WORK REQUEST
What you return must be every line from the beginning of the data through the line holding "cnt_q, cnt_d, cnt_mid;", unchanged.

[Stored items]
»»

<file path="src/rtl/rsched_pkg.sv">
package rsched_pkg;

  typedef enum logic [1:0] {
    CMD_NOP = 2'd0,
    CMD_PRE = 2'd1,
    CMD_ACT = 2'd2,
    CMD_RD  = 2'd3
  } cmd_e;

  typedef enum logic [2:0] {
    PH_IDLE,
    PH_PRE,
    PH_ACT,
    PH_CAS,
    PH_XFER
  } phase_e;

endpackage

</file>
<file path="src/rtl/rsched_queue.sv">
module rsched_queue #(
  parameter int DEPTH = 4,
  parameter int ROW_W = 3,
  parameter int COL_W = 4,
  parameter int IW    = 2,
  parameter int CW    = 3
) (
  input  logic                        clk,
  input  logic                        rst,
  input  logic                        push_en,
  input  logic [ROW_W-1:0]            push_row,
  input  logic [COL_W-1:0]            push_col,
  input  logic                        push_half,
  input  logic                        pop_en,
  input  logic [IW-1:0]               pop_idx,
  output logic [DEPTH-1:0][ROW_W-1:0] q_row,
  output logic [DEPTH-1:0][COL_W-1:0] q_col,
  output logic [DEPTH-1:0]            q_half,
  output logic [CW-1:0]               q_cnt,
  output logic                        full
);

  logic [DEPTH-1:0][ROW_W-1:0] row_q, row_d;
  logic [DEPTH-1:0][COL_W-1:0] col_q, col_d;
  logic [DEPTH-1:0]            half_q, half_d;
  logic [CW-1:0]               cnt_q, cnt_d, cnt_mid;

  // Slot 0 is the oldest entry; removal closes the gap, arrivals append.
  always_comb begin
    row_d  = row_q;
    col_d  = col_q;
    half_d = half_q;
    for (int i = 0; i < DEPTH - 1; i++) begin
      if (pop_en && (IW'(i) >= pop_idx)) begin
        row_d[i]  = row_q[i+1];
        col_d[i]  = col_q[i+1];
        half_d[i] = half_q[i+1];
      end
    end
    cnt_mid = cnt_q - CW'(pop_en);
    for (int i = 0; i < DEPTH; i++) begin
      if (push_en && (CW'(i) == cnt_mid)) begin
        row_d[i]  = push_row;
        col_d[i]  = push_col;
        half_d[i] = push_half;
      end
    end
    cnt_d = cnt_mid + CW'(push_en);
  end

  always_ff @(posedge clk) begin
    if (rst) begin
      row_q  <= '0;
      col_q  <= '0;
      half_q <= '0;
      cnt_q  <= '0;
    end else begin
      row_q  <= row_d;
      col_q  <= col_d;
      half_q <= half_d;
      cnt_q  <= cnt_d;
    end
  end

  assign q_row  = row_q;
  assign q_col  = col_q;
  assign q_half = half_q;
  assign q_cnt  = cnt_q;
  assign full   = (cnt_q == CW'(DEPTH));

endmodule

</file>
<file path="src/rtl/rsched_pick.sv">
module rsched_pick #(
  parameter int DEPTH = 4,
  parameter int ROW_W = 3,
  parameter int IW    = 2,
  parameter int CW    = 3
) (
  input  logic [DEPTH-1:0][ROW_W-1:0] q_row,
  input  logic [CW-1:0]               q_cnt,
  input  logic                        open_vld,
  input  logic [ROW_W-1:0]            open_row,
  output logic [IW-1:0]               sel_idx,
  output logic                        sel_hit,
  output logic                        sel_any
);

  logic [DEPTH-1:0] hit;

  for (genvar g = 0; g < DEPTH; g++) begin : g_hit
    assign hit[g] = (CW'(g) < q_cnt) && open_vld && (q_row[g] == open_row);
  end

  // Lowest-slot hit wins; with no hit, slot 0 (oldest) is taken.
  always_comb begin
    sel_idx = '0;
    sel_hit = 1'b0;
    for (int i = DEPTH - 1; i >= 0; i--) begin
      if (hit[i]) begin
        sel_idx = IW'(i);
        sel_hit = 1'b1;
      end
    end
  end

  assign sel_any = (q_cnt != '0);

endmodule

</file>
<file path="src/rtl/rsched_ctrl.sv">
module rsched_ctrl
  import rsched_pkg::*;
#(
  parameter int ROW_W     = 3,
  parameter int COL_W     = 4,
  parameter int CL        = 4,
  parameter int T_RP      = 3,
  parameter int BURST_CYC = 4
) (
  input  logic             clk,
  input  logic             rst,
  input  logic             sel_any,
  input  logic             sel_hit,
  input  logic [ROW_W-1:0] sel_row,
  input  logic [COL_W-1:0] sel_col,
  input  logic             sel_half,
  output logic             pop,
  output logic             open_vld,
  output logic [ROW_W-1:0] open_row,
  output cmd_e             cmd_kind,
  output logic [ROW_W-1:0] cmd_row,
  output logic [COL_W-1:0] cmd_col,
  output logic             rsp_valid,
  output logic             rsp_last,
  output logic [ROW_W-1:0] rsp_row,
  output logic [COL_W-1:0] rsp_col
);

  localparam int LINE_CYC = BURST_CYC;
  localparam int HALF_CYC = BURST_CYC / 2;
  localparam int MAXW_A   = (CL > T_RP) ? CL : T_RP;
  localparam int MAXW     = (MAXW_A > LINE_CYC) ? MAXW_A : LINE_CYC;
  localparam int WW       = $clog2(MAXW + 1);

  phase_e           ph_q;
  logic [WW-1:0]    wt_q;
  cmd_e             cmd_q;
  logic [ROW_W-1:0] crow_q, orow_q, cur_row_q;
  logic [COL_W-1:0] ccol_q, cur_col_q;
  logic             ovld_q, cur_half_q;
  logic             wt_done;

  assign wt_done = (wt_q == '0);
  assign pop     = (ph_q == PH_IDLE) && sel_any;

  always_ff @(posedge clk) begin
    if (rst) begin
      ph_q       <= PH_IDLE;
      wt_q       <= '0;
      cmd_q      <= CMD_NOP;
      crow_q     <= '0;
      ccol_q     <= '0;
      ovld_q     <= 1'b0;
      orow_q     <= '0;
      cur_row_q  <= '0;
      cur_col_q  <= '0;
      cur_half_q <= 1'b0;
    end else begin
      cmd_q <= CMD_NOP;
      case (ph_q)
        PH_IDLE: begin
          if (sel_any) begin
            cur_row_q  <= sel_row;
            cur_col_q  <= sel_col;
            cur_half_q <= sel_half;
            if (sel_hit) begin
              cmd_q  <= CMD_RD;
              ccol_q <= sel_col;
              ph_q   <= PH_CAS;
              wt_q   <= WW'(CL - 1);
            end else if (ovld_q) begin
              cmd_q  <= CMD_PRE;
              ph_q   <= PH_PRE;
              wt_q   <= WW'(T_RP - 1);
              ovld_q <= 1'b0;
            end else begin
              cmd_q  <= CMD_ACT;
              crow_q <= sel_row;
              ph_q   <= PH_ACT;
              wt_q   <= WW'(CL - 1);
              ovld_q <= 1'b1;
              orow_q <= sel_row;
            end
          end
        end
        PH_PRE: begin
          if (wt_done) begin
            cmd_q  <= CMD_ACT;
            crow_q <= cur_row_q;
            ph_q   <= PH_ACT;
            wt_q   <= WW'(CL - 1);
            ovld_q <= 1'b1;
            orow_q <= cur_row_q;
          end else begin
            wt_q <= wt_q - 1'b1;
          end
        end
        PH_ACT: begin
          if (wt_done) begin
            cmd_q  <= CMD_RD;
            ccol_q <= cur_col_q;
            ph_q   <= PH_CAS;
            wt_q   <= WW'(CL - 1);
          end else begin
            wt_q <= wt_q - 1'b1;
          end
        end
        PH_CAS: begin
          if (wt_done) begin
            ph_q <= PH_XFER;
            wt_q <= cur_half_q ? WW'(HALF_CYC - 1) : WW'(LINE_CYC - 1);
          end else begin
            wt_q <= wt_q - 1'b1;
          end
        end
        PH_XFER: begin
          if (wt_done) ph_q <= PH_IDLE;
          else         wt_q <= wt_q - 1'b1;
        end
        default: ph_q <= PH_IDLE;
      endcase
    end
  end

  assign open_vld  = ovld_q;
  assign open_row  = orow_q;
  assign cmd_kind  = cmd_q;
  assign cmd_row   = crow_q;
  assign cmd_col   = ccol_q;
  assign rsp_valid = (ph_q == PH_XFER);
  assign rsp_last  = (ph_q == PH_XFER) && wt_done;
  assign rsp_row   = cur_row_q;
  assign rsp_col   = cur_col_q;

endmodule

</file>
<file path="src/rtl/dram_rowhit_sched.sv">
module dram_rowhit_sched #(
  parameter int DEPTH     = 4,
  parameter int ROW_W     = 3,
  parameter int COL_W     = 4,
  parameter int CL        = 4,
  parameter int T_RP      = 3,
  parameter int BURST_CYC = 4
) (
  input  logic             clk,
  input  logic             rst,
  input  logic             req_valid,
  output logic             req_ready,
  input  logic [ROW_W-1:0] req_row,
  input  logic [COL_W-1:0] req_col,
  input  logic             req_half,
  output logic [1:0]       cmd_kind,
  output logic [ROW_W-1:0] cmd_row,
  output logic [COL_W-1:0] cmd_col,
  output logic             rsp_valid,
  output logic             rsp_last,
  output logic [ROW_W-1:0] rsp_row,
  output logic [COL_W-1:0] rsp_col
);

  localparam int IW = (DEPTH > 1) ? $clog2(DEPTH) : 1;
  localparam int CW = $clog2(DEPTH + 1);

  logic [DEPTH-1:0][ROW_W-1:0] q_row;
  logic [DEPTH-1:0][COL_W-1:0] q_col;
  logic [DEPTH-1:0]            q_half;
  logic [CW-1:0]               q_cnt;
  logic                        full, push_en, pop;
  logic [IW-1:0]               sel_idx;
  logic                        sel_hit, sel_any, open_vld;
  logic [ROW_W-1:0]            open_row;
  rsched_pkg::cmd_e            cmd_e_w;

  assign req_ready = !full;
  assign push_en   = req_valid && !full;

  rsched_queue #(
    .DEPTH(DEPTH), .ROW_W(ROW_W), .COL_W(COL_W), .IW(IW), .CW(CW)
  ) u_queue (
    .clk(clk), .rst(rst),
    .push_en(push_en), .push_row(req_row), .push_col(req_col), .push_half(req_half),
    .pop_en(pop), .pop_idx(sel_idx),
    .q_row(q_row), .q_col(q_col), .q_half(q_half), .q_cnt(q_cnt), .full(full)
  );

  rsched_pick #(
    .DEPTH(DEPTH), .ROW_W(ROW_W), .IW(IW), .CW(CW)
  ) u_pick (
    .q_row(q_row), .q_cnt(q_cnt), .open_vld(open_vld), .open_row(open_row),
    .sel_idx(sel_idx), .sel_hit(sel_hit), .sel_any(sel_any)
  );

  rsched_ctrl #(
    .ROW_W(ROW_W), .COL_W(COL_W), .CL(CL), .T_RP(T_RP), .BURST_CYC(BURST_CYC)
  ) u_ctrl (
    .clk(clk), .rst(rst),
    .sel_any(sel_any), .sel_hit(sel_hit),
    .sel_row(q_row[sel_idx]), .sel_col(q_col[sel_idx]), .sel_half(q_half[sel_idx]),
    .pop(pop), .open_vld(open_vld), .open_row(open_row),
    .cmd_kind(cmd_e_w), .cmd_row(cmd_row), .cmd_col(cmd_col),
    .rsp_valid(rsp_valid), .rsp_last(rsp_last), .rsp_row(rsp_row), .rsp_col(rsp_col)
  );

  assign cmd_kind = cmd_e_w;

endmodule

</file>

««

REPLY
<file path="src/rtl/rsched_pkg.sv">
package rsched_pkg;

  typedef enum logic [1:0] {
    CMD_NOP = 2'd0,
    CMD_PRE = 2'd1,
    CMD_ACT = 2'd2,
    CMD_RD  = 2'd3
  } cmd_e;

  typedef enum logic [2:0] {
    PH_IDLE,
    PH_PRE,
    PH_ACT,
    PH_CAS,
    PH_XFER
  } phase_e;

endpackage

</file>
<file path="src/rtl/rsched_queue.sv">
module rsched_queue #(
  parameter int DEPTH = 4,
  parameter int ROW_W = 3,
  parameter int COL_W = 4,
  parameter int IW    = 2,
  parameter int CW    = 3
) (
  input  logic                        clk,
  input  logic                        rst,
  input  logic                        push_en,
  input  logic [ROW_W-1:0]            push_row,
  input  logic [COL_W-1:0]            push_col,
  input  logic                        push_half,
  input  logic                        pop_en,
  input  logic [IW-1:0]               pop_idx,
  output logic [DEPTH-1:0][ROW_W-1:0] q_row,
  output logic [DEPTH-1:0][COL_W-1:0] q_col,
  output logic [DEPTH-1:0]            q_half,
  output logic [CW-1:0]               q_cnt,
  output logic                        full
);

  logic [DEPTH-1:0][ROW_W-1:0] row_q, row_d;
  logic [DEPTH-1:0][COL_W-1:0] col_q, col_d;
  logic [DEPTH-1:0]            half_q, half_d;
  logic [CW-1:0]               cnt_q, cnt_d, cnt_mid;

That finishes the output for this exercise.